A isso se somam as preocupações com a condução da política monetária e desancoragem das expectativas de inflação. Caio Megale, economista-chefe da XP Investimentos, aponta que os desafios da política monetária aumentaram desde a última reunião do Copom, em 7 e 8 de maio.
As expectativas de inflação subiram devido a uma série de fatores: o cenário global adverso, incertezas fiscais domésticas, mercado de trabalho aquecido e questões relacionadas à credibilidade do Banco Central.
Há quatro semanas, o boletim Focus sinalizava para uma inflação de 3,72% neste ano. Agora, as projeções indicam para uma alta de 3,88% no IPCA. O cenário para a alta nos preços em 2025 passou, nesse período, de 3,64% para 3,75%. As de 2026, de 3,5% para 3,6%. A meta de inflação fixada pelo Conselho Monetário Nacional (CMN) é de 3%, com um intervalo de tolerância de 1,5 ponto percentual para cima ou para baixo.
Dólar está pressionado por aumento dos riscos da economia brasileira
Sílvio Campos Neto, economista sênior e sócio da Tendências Consultoria, aponta que são vários os fatores que estão contribuindo para um aumento na percepção de risco na economia brasileira:
- A fragilidade da situação fiscal,
- Os frequentes ruídos do governo em seu relacionamento com o Congresso, e
- As tentativas de interferência na atividade econômica.
Outro fator que chamou a atenção dos analistas de mercado, economistas e investidores foi a divisão de votos na última reunião do Copom, quando os cinco diretores indicados por Jair Bolsonaro optaram por um corte menor (0,25 ponto percentual) na taxa Selic, diante do cenário econômico mais adverso. Os quatro indicados por Lula votaram a favor de uma redução de meio ponto percentual, o que levaria a Selic a 10,25% a.a.
“Há o temor de uma política monetária mais leniente com a inflação quando o atual presidente sair”, diz o sócio da consultoria. O mandato de Roberto Campos Neto no Banco Central termina no final do ano. Até agora, o mais cotado para assumir o posto é Gabriel Galípolo, diretor de política monetária.
Para economistas, alta é pontual e movimento deve se reverter
Especialistas ouvidos pela Gazeta do Povo acreditam que essa forte alta seja pontual e não haja impactos maiores sobre a inflação. Apesar da variação nas últimas semanas, as projeções da taxa de câmbio para o final de 2024 e de 2025 estão em R$ 5,05, segundo o boletim Focus do Banco Central.
Altas eventuais - como em itens importados e insumos de produção - seriam compensadas com a volta da moeda norte-americana a níveis considerados normais. Segundo Victor Beyruti, analista de macroeconomia da Guide Investimentos, o real está subvalorizado frente ao dólar. “O valor justo seria em torno de R$ 5,08”, disse.

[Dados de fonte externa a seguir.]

File: src/design/fir_df_pkg.sv
// Shared types and constants of the direct-form FIR filter.
package fir_df_pkg;

    // Fixed field widths of the stream and the register file
    localparam int COEF_IDX_W  = 10;
    localparam int NUM_TAPS_W  = 11;
    localparam int COEF_FRAC   = 16;

    // APB register map (register index = paddr[3:2])
    localparam int APB_ADDR_W  = 4;
    localparam int APB_DATA_W  = 32;
    localparam logic [1:0] REG_NUM_TAPS = 2'd0;
    localparam logic [NUM_TAPS_W-1:0] NUM_TAPS_RESET = 11'd1024;

    // Command queue between front and back
    localparam int QUEUE_DEPTH = 4;
    localparam int QUEUE_PTR_W = 2;
    localparam int QUEUE_CNT_W = 3;

    typedef enum logic {
        CMD_COEF   = 1'b0,
        CMD_SAMPLE = 1'b1
    } cmd_kind_t;

    typedef enum logic [2:0] {
        ST_IDLE,
        ST_START,
        ST_MAC,
        ST_ROUND,
        ST_OUT
    } back_state_t;

endpackage
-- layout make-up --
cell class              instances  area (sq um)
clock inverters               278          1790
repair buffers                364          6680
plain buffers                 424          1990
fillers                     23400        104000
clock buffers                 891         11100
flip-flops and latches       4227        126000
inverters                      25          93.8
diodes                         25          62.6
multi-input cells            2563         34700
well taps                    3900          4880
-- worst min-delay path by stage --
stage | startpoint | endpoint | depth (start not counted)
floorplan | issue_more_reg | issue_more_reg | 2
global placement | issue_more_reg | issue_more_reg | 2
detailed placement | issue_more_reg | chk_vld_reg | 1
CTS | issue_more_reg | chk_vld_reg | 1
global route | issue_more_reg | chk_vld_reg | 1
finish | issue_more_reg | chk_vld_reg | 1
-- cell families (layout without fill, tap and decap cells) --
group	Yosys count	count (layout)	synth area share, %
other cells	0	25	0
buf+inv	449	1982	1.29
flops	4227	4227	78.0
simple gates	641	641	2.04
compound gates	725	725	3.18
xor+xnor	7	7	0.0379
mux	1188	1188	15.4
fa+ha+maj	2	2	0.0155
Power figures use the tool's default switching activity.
<file path="config.mk">
export PLATFORM = sky130hd
export DESIGN_NAME = gnss_pps_disciplined_utc_clock_flat
export DESIGN_NICKNAME = d
export VERILOG_FILES = /design/src/gpdu_pkg.sv /design/src/gpdu_if.sv /design/src/gpdu_cfg_if.sv /design/src/gpdu_ctrl.sv /design/src/gpdu_dp.sv /design/src/gnss_pps_disciplined_utc_clock.sv /design/src/flat_wrapper.sv
export SDC_FILE = /design/constraint.sdc
export NUM_CORES = 1
export LEC_CHECK = 0
export ABC_AREA = 1
export BUFFER_PORTS_ARGS = -buffer_cell sky130_fd_sc_hd__buf_2
export CAP_MARGIN = 15
export CORE_AREA = 4 4 41 43
export DETAILED_ROUTE_END_ITERATION = 8
export DIE_AREA = 0 0 45 47
export HOLD_SLACK_MARGIN = 0.02
export SETUP_SLACK_MARGIN = 0.5
export SYNTH_ARGS = -nofsm -noshare
export SYNTH_HDL_FRONTEND = slang
export SYNTH_SLANG_ARGS = --single-unit
</file>
<file path="constraint.sdc">
create_clock -name clk -period 2.5 [get_ports clk]
set_clock_uncertainty 0.05 [all_clocks]
set_input_delay 0.375 -clock clk [delete_from_list [all_inputs] [get_ports clk]]
set_output_delay 0.375 -clock clk [all_outputs]
set_load 0.02 [all_outputs]
</file>
### src/rtl/core/caf_pkg.sv
// Shared types, constants and helpers for the CAN acceptance filter.
// No dependencies; every other file of the block but caf_ram imports this package.
`default_nettype none

package caf_pkg;

    // Table geometry and frame limits
    localparam int FILTER_DEPTH  = 128;
    localparam int PAYLOAD_LIMIT = 64;
    localparam int TBL_AW        = (FILTER_DEPTH > 1) ? $clog2(FILTER_DEPTH) : 1;
    localparam int CNT_W         = $clog2(FILTER_DEPTH + 1);
    localparam int ENTRY_W       = 64;

    // Fixed field widths
    localparam int KIND_W   = 2;
    localparam int INDEX_W  = 7;
    localparam int ID_W     = 32;
    localparam int LEN_W    = 8;
    localparam int VER_W    = 16;
    localparam int OP_W     = 16;
    localparam int STATUS_W = 3;
    localparam int COUNT_W  = 8;

    // Configuration port
    localparam int PADDR_W = 4;
    localparam int PDATA_W = 32;

    // Frame id flag bits and the id fields they allow
    localparam logic [ID_W-1:0] ALLOWED_EXT = 32'hFFFF_FFFF;
    localparam logic [ID_W-1:0] ALLOWED_STD = 32'hE000_07FF;

    typedef enum logic [1:0] {
        REG_COUNT   = 2'd0,
        REG_MAGIC   = 2'd1,
        REG_VERSION = 2'd2,
        REG_OPCODE  = 2'd3
    } t_reg;

    typedef enum logic [KIND_W-1:0] {
        KIND_WRITE = 2'd0,
        KIND_RX    = 2'd1,
        KIND_TX    = 2'd2
    } t_kind;

    typedef enum logic [STATUS_W-1:0] {
        ST_ACCEPT   = 3'd0,
        ST_HEADER   = 3'd1,
        ST_INVALID  = 3'd2,
        ST_FILTERED = 3'd3,
        ST_WRITTEN  = 3'd4
    } t_status;

    typedef struct packed {
        logic [COUNT_W-1:0] count;
        logic [ID_W-1:0]    magic;
        logic [VER_W-1:0]   version;
        logic [OP_W-1:0]    opcode;
    } t_cfg;

    // Length within payload limit and no id bits outside flags and id field
    function automatic logic frame_ok(input logic [ID_W-1:0] id, input logic [LEN_W-1:0] len);
        logic [ID_W-1:0] allowed;
        allowed  = id[31] ? ALLOWED_EXT : ALLOWED_STD;
        frame_ok = (32'(len) <= 32'(PAYLOAD_LIMIT)) && ((id & ~allowed) == '0);
    endfunction

endpackage

`default_nettype wire

### src/rtl/core/caf_cfg.sv
// APB-style configuration registers of the acceptance filter.
// Depends on caf_pkg for the register map and the t_cfg struct.
`default_nettype none

module caf_cfg (
    input  wire                           i_clk,
    input  wire                           i_rst_n,
    input  wire                           psel,
    input  wire                           penable,
    input  wire                           pwrite,
    input  wire  [caf_pkg::PADDR_W-1:0]   paddr,
    input  wire  [caf_pkg::PDATA_W-1:0]   pwdata,
    output logic [caf_pkg::PDATA_W-1:0]   prdata,
    output logic                          pready,
    output caf_pkg::t_cfg                 o_cfg
);
    import caf_pkg::*;

    t_cfg r_cfg;
    t_reg w_reg;
    logic w_wr;

    assign pready = 1'b1;
    assign w_reg  = t_reg'(paddr[3:2]);
    assign w_wr   = psel && penable && pwrite && pready;
    assign o_cfg  = r_cfg;

    // Update the addressed register on the access beat
    always_ff @(posedge i_clk) begin
        if (!i_rst_n) begin
            r_cfg <= '0;
        end else if (w_wr) begin
            case (w_reg)
                REG_COUNT:   r_cfg.count   <= pwdata[COUNT_W-1:0];
                REG_MAGIC:   r_cfg.magic   <= pwdata[ID_W-1:0];
                REG_VERSION: r_cfg.version <= pwdata[VER_W-1:0];
                REG_OPCODE:  r_cfg.opcode  <= pwdata[OP_W-1:0];
                default:     r_cfg         <= r_cfg;
            endcase
        end
    end

    // Read back the addressed register
    always_comb begin
        case (w_reg)
            REG_COUNT:   prdata = PDATA_W'(r_cfg.count);
            REG_MAGIC:   prdata = PDATA_W'(r_cfg.magic);
            REG_VERSION: prdata = PDATA_W'(r_cfg.version);
            REG_OPCODE:  prdata = PDATA_W'(r_cfg.opcode);
            default:     prdata = '0;
        endcase
    end
endmodule

`default_nettype wire
**src/rtl/core/ssdr_pkg.sv**
```systemverilog
// ----------------------------------------------------------------------------
// ssdr_pkg: shared types and constants of the seven-segment digit reader
// Segment bit positions, digit codes, register indexes and the flag decoder.
// ----------------------------------------------------------------------------
package ssdr_pkg;

  localparam int MaxSideDefault = 255;

  localparam int CfgIndexW = 2;
  localparam int CfgDataW  = 16;
  localparam int SideW     = 8;
  localparam int AreaW     = 16;
  localparam int PixelW    = 8;
  localparam int CodeW     = 4;
  localparam int SegW      = 7;

  localparam logic [PixelW-1:0] PIXEL_LIT = 8'd255;

  localparam logic [SideW-1:0]    WIDTH_RESET = 8'd1;
  localparam logic [SideW-1:0]    HEIGHT_RESET = 8'd1;
  localparam logic [AreaW-1:0]    AREA_LIMIT_RESET = 16'd190;

  typedef enum logic [CfgIndexW-1:0] {
    REG_REGION_WIDTH  = 2'd0,
    REG_REGION_HEIGHT = 2'd1,
    REG_NARROW_LIMIT  = 2'd2,
    REG_UNUSED        = 2'd3
  } cfg_reg_e;

  localparam logic [SegW-1:0] SEG_A = 7'h01;
  localparam logic [SegW-1:0] SEG_B = 7'h02;
  localparam logic [SegW-1:0] SEG_C = 7'h04;
  localparam logic [SegW-1:0] SEG_D = 7'h08;
  localparam logic [SegW-1:0] SEG_E = 7'h10;
  localparam logic [SegW-1:0] SEG_F = 7'h20;
  localparam logic [SegW-1:0] SEG_G = 7'h40;
  localparam logic [SegW-1:0] SEG_ALL = 7'h7F;

  localparam logic [CodeW-1:0] DIGIT_ONE   = 4'd1;
  localparam logic [CodeW-1:0] DIGIT_TWO   = 4'd2;
  localparam logic [CodeW-1:0] DIGIT_THREE = 4'd3;
  localparam logic [CodeW-1:0] DIGIT_FOUR  = 4'd4;
  localparam logic [CodeW-1:0] DIGIT_FIVE  = 4'd5;
  localparam logic [CodeW-1:0] DIGIT_SIX   = 4'd6;
  localparam logic [CodeW-1:0] DIGIT_SEVEN = 4'd7;
  localparam logic [CodeW-1:0] DIGIT_EIGHT = 4'd8;
  localparam logic [CodeW-1:0] DIGIT_NINE  = 4'd9;
  localparam logic [CodeW-1:0] DIGIT_ERROR = 4'd10;

  function automatic logic [CodeW-1:0] decode_flags(input logic [SegW-1:0] s);
    logic [CodeW-1:0] code;
    case (s)
      SEG_A | SEG_B | SEG_D | SEG_E | SEG_G:         code = DIGIT_TWO;
      SEG_A | SEG_B | SEG_C | SEG_D | SEG_G:         code = DIGIT_THREE;
      SEG_B | SEG_C | SEG_F | SEG_G:                 code = DIGIT_FOUR;
      SEG_A | SEG_C | SEG_D | SEG_F | SEG_G:         code = DIGIT_FIVE;
      SEG_A | SEG_C | SEG_D | SEG_E | SEG_F | SEG_G: code = DIGIT_SIX;
      SEG_A | SEG_B | SEG_C | SEG_D:                 code = DIGIT_SEVEN;
      SEG_A | SEG_B | SEG_C:                         code = DIGIT_SEVEN;
      SEG_ALL:                                       code = DIGIT_EIGHT;
      SEG_A | SEG_B | SEG_C | SEG_D | SEG_F | SEG_G: code = DIGIT_NINE;
      default:                                       code = DIGIT_ERROR;
    endcase
    return code;
  endfunction

endpackage

```
**src/rtl/core/seven_segment_digit_reader_top.sv**
```systemverilog
// ----------------------------------------------------------------------------
// seven_segment_digit_reader_top: crossing-line seven-segment digit reader
// Scans a binarized digit region in raster order and emits one digit word
// per region, at the word marked last.
// ----------------------------------------------------------------------------
//  channel   | dir | tdata (low bit up)                    | tlast
//  ----------+-----+---------------------------------------+------------
//  s_axis    | in  | [7:0] pixel_value                     | region_end
//  m_axis    | out | [3:0] digit_code, [10:4] segment_flags| -
//  cfg       | in  | we / 2-bit index / 16-bit data        | -
//
//  One pixel word per cycle, sustained but for the stall below. The digit
//  word is valid in the cycle after the edge that moves the last pixel word
//  from the input register through scan/decode into the output register.
//  Input stalls only while a region's last word sits in the input register
//  and the previous result is still unread in the output register.
//  Reset: width 1, height 1, narrow limit 190, derived lines zero, counters
//  and flags clear. No clearing pass.
// ----------------------------------------------------------------------------
module seven_segment_digit_reader_top #(
  parameter int MAX_SIDE = ssdr_pkg::MaxSideDefault
) (
  input  logic                           clk_i,
  input  logic                           rst_ni,
  // cfg write port
  input  logic                           cfg_we_i,
  input  logic [ssdr_pkg::CfgIndexW-1:0] cfg_index_i,
  input  logic [ssdr_pkg::CfgDataW-1:0]  cfg_data_i,
  // pixel stream
  input  logic                           s_axis_tvalid_i,
  output logic                           s_axis_tready_o,
  input  logic [7:0]                     s_axis_tdata_i,  // [7:0] pixel_value
  input  logic                           s_axis_tlast_i,  // region_end
  // digit stream
  output logic                           m_axis_tvalid_o,
  input  logic                           m_axis_tready_i,
  output logic [15:0]                    m_axis_tdata_o   // [3:0] digit_code,
                                                          // [10:4] segment_flags
);

  localparam int RowW = $clog2(MAX_SIDE + 1);
  localparam int CmpW = (RowW > ssdr_pkg::SideW) ? RowW : ssdr_pkg::SideW;
  localparam int SW   = ssdr_pkg::SideW;
  localparam int SegW = ssdr_pkg::SegW;

  // configuration and derived lines
  logic [SW-1:0]                  width_q, height_q;
  logic [ssdr_pkg::AreaW-1:0]     limit_q;
  logic [SW-1:0]                  half_q, upper_q, lower_q;
  logic [16:0]                    upper_prod;
  logic [16:0]                    lower_prod;
  ssdr_pkg::cfg_reg_e             cfg_sel;

  // x / 3 == (x * 171) >> 9 holds exactly for x < 512
  assign upper_prod = 17'(cfg_data_i[SW-1:0]) * 17'd171;
  assign lower_prod = 17'({cfg_data_i[SW-1:0], 1'b0}) * 17'd171;
  assign cfg_sel    = ssdr_pkg::cfg_reg_e'(cfg_index_i);

  always_ff @(posedge clk_i or negedge rst_ni) begin
    if (!rst_ni) begin
      width_q  <= ssdr_pkg::WIDTH_RESET;
      height_q <= ssdr_pkg::HEIGHT_RESET;
      limit_q  <= ssdr_pkg::AREA_LIMIT_RESET;
      half_q   <= '0;
      upper_q  <= '0;
      lower_q  <= '0;
    end else if (cfg_we_i) begin
      unique case (cfg_sel)
        ssdr_pkg::REG_REGION_WIDTH: begin
          width_q <= cfg_data_i[SW-1:0];
          half_q  <= {1'b0, cfg_data_i[SW-1:1]};
        end
        ssdr_pkg::REG_REGION_HEIGHT: begin
          height_q <= cfg_data_i[SW-1:0];
          upper_q  <= upper_prod[9 +: SW];
          lower_q  <= lower_prod[9 +: SW];
        end
        ssdr_pkg::REG_NARROW_LIMIT: begin
          limit_q <= cfg_data_i;
        end
        default: ;
      endcase
    end
  end

  // input register
  logic in_valid_q, lit_q, last_q;
  logic advance;
  logic out_valid_q;

  assign advance         = in_valid_q && (!last_q || !out_valid_q || m_axis_tready_i);
  assign s_axis_tready_o = !in_valid_q || advance;

  always_ff @(posedge clk_i or negedge rst_ni) begin
    if (!rst_ni) begin
      in_valid_q <= 1'b0;
    end else if (s_axis_tvalid_i && s_axis_tready_o) begin
      in_valid_q <= 1'b1;
    end else if (advance) begin
      in_valid_q <= 1'b0;
    end
  end

  always_ff @(posedge clk_i) begin
    if (s_axis_tvalid_i && s_axis_tready_o) begin
      lit_q  <= s_axis_tdata_i == ssdr_pkg::PIXEL_LIT;
      last_q <= s_axis_tlast_i;
    end
  end

  // scan position and segment flags
  logic [RowW-1:0] row_q, row_d;
  logic [SW-1:0]   col_q, col_d;
  logic [SegW-1:0] flags_q, flags_d, hit, flags_new;
  logic [CmpW-1:0] r_ext;
  logic            on_half, left;

  assign r_ext   = CmpW'(row_q);
  assign on_half = col_q == half_q;
  assign left    = col_q < half_q;

  always_comb begin
    hit = '0;
    if (lit_q && r_ext < CmpW'(height_q)) begin
      if (on_half) begin
        if (r_ext < CmpW'(upper_q)) begin
          hit = hit | ssdr_pkg::SEG_A;
        end else if (r_ext > CmpW'(upper_q) && r_ext < CmpW'(lower_q)) begin
          hit = hit | ssdr_pkg::SEG_G;
        end else begin
          hit = hit | ssdr_pkg::SEG_D;
        end
      end
      if (r_ext == CmpW'(upper_q)) begin
        hit = hit | (left ? ssdr_pkg::SEG_F : ssdr_pkg::SEG_B);
      end
      if (r_ext == CmpW'(lower_q)) begin
        hit = hit | (left ? ssdr_pkg::SEG_E : ssdr_pkg::SEG_C);
      end
    end
  end

  assign flags_new = flags_q | hit;

  always_comb begin
    row_d   = row_q;
    col_d   = col_q;
    flags_d = flags_q;
    if (advance) begin
      if ({1'b0, col_q} + 9'd1 >= {1'b0, width_q}) begin
        col_d = '0;
        if (row_q < RowW'(MAX_SIDE)) begin
          row_d = row_q + RowW'(1);
        end
      end else begin
        col_d = col_q + SW'(1);
      end
      flags_d = flags_new;
      if (last_q) begin
        row_d   = '0;
        col_d   = '0;
        flags_d = '0;
      end
    end
  end

  always_ff @(posedge clk_i or negedge rst_ni) begin
    if (!rst_ni) begin
      row_q   <= '0;
      col_q   <= '0;
      flags_q <= '0;
    end else begin
      row_q   <= row_d;
      col_q   <= col_d;
      flags_q <= flags_d;
    end
  end

  // decode and output register
  logic [ssdr_pkg::CodeW-1:0] code;
  logic [ssdr_pkg::CodeW-1:0] out_code_q;
  logic [SegW-1:0]            out_flags_q;

  ssdr_decoder u_decoder (
    .region_width_i      (width_q),
    .region_height_i     (height_q),
    .narrow_area_limit_i (limit_q),
    .segment_flags_i     (flags_new),
    .digit_code_o        (code)
  );

  always_ff @(posedge clk_i or negedge rst_ni) begin
    if (!rst_ni) begin
      out_valid_q <= 1'b0;
    end else if (advance && last_q) begin
      out_valid_q <= 1'b1;
    end else if (m_axis_tready_i) begin
      out_valid_q <= 1'b0;
    end
  end

  always_ff @(posedge clk_i) begin
    if (advance && last_q) begin
      out_code_q  <= code;
      out_flags_q <= flags_new;
    end
  end

  assign m_axis_tvalid_o = out_valid_q;
  assign m_axis_tdata_o  = {5'b0, out_flags_q, out_code_q};

endmodule

```
**src/rtl/core/ssdr_decoder.sv**
```systemverilog
// ----------------------------------------------------------------------------
// ssdr_decoder: digit decision for one finished region
// Narrow regions read as one; otherwise the lit flags go through the table.
// ----------------------------------------------------------------------------
module ssdr_decoder (
  input  logic [ssdr_pkg::SideW-1:0] region_width_i,
  input  logic [ssdr_pkg::SideW-1:0] region_height_i,
  input  logic [ssdr_pkg::AreaW-1:0] narrow_area_limit_i,
  input  logic [ssdr_pkg::SegW-1:0]  segment_flags_i,
  output logic [ssdr_pkg::CodeW-1:0] digit_code_o
);

  logic [ssdr_pkg::AreaW-1:0] area;
  logic                       narrow;

  assign area   = ssdr_pkg::AreaW'(region_width_i) * ssdr_pkg::AreaW'(region_height_i);
  assign narrow = area < narrow_area_limit_i;

  always_comb begin
    if (narrow) begin
      digit_code_o = ssdr_pkg::DIGIT_ONE;
    end else begin
      digit_code_o = ssdr_pkg::decode_flags(segment_flags_i);
    end
  end

endmodule

```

Apesar de reconhecer que a economia brasileira tem problemas, o economista da Tendências aponta que os fundamentos da economia não indicam para um real tão desvalorizado frente ao dólar.
Segundo Rodolfo Margato, economista da XP Investimentos, o cenário global não trouxe grandes mudanças nas últimas semanas, dada a perspectiva de início da queda de juros nos EUA apenas no final do ano e as tensões geopolíticas persistentes.
Os especialistas apontam que uma reversão dessa maré altista pode vir de uma ajuda externa. Dois países que competem por recursos com o Brasil, o México e a Índia, tiveram eleições no último final de semana. A líder esquerdista Claudia Sheinbaum ganhou no país latino. Já o líder nacionalista hindu Narendra Mori, pró-mercado, conquistou o terceiro mandato, mas com uma liderança não tão folgada.
“Esses resultados podem ajudar a melhorar a posição do Brasil no cenário externo”, diz o analista da Guide.
Mas os resultados não se devem aos méritos da atual política econômica. Margato destaca que, no campo doméstico, preocupações com a condução da política monetária e a desancoragem das expectativas da inflação.
“Vemos espaço para apreciação moderada até o final de 2024. A taxa de câmbio tende a continuar pressionada nos próximos meses”, diz Margato. As projeções da corretora apontam o real a níveis próximos a R$ 5,00, tendo em vista o nível mais elevado da taxa Selic no final do ciclo de redução de juro e o início da flexibilização da política monetária nos Estados Unidos.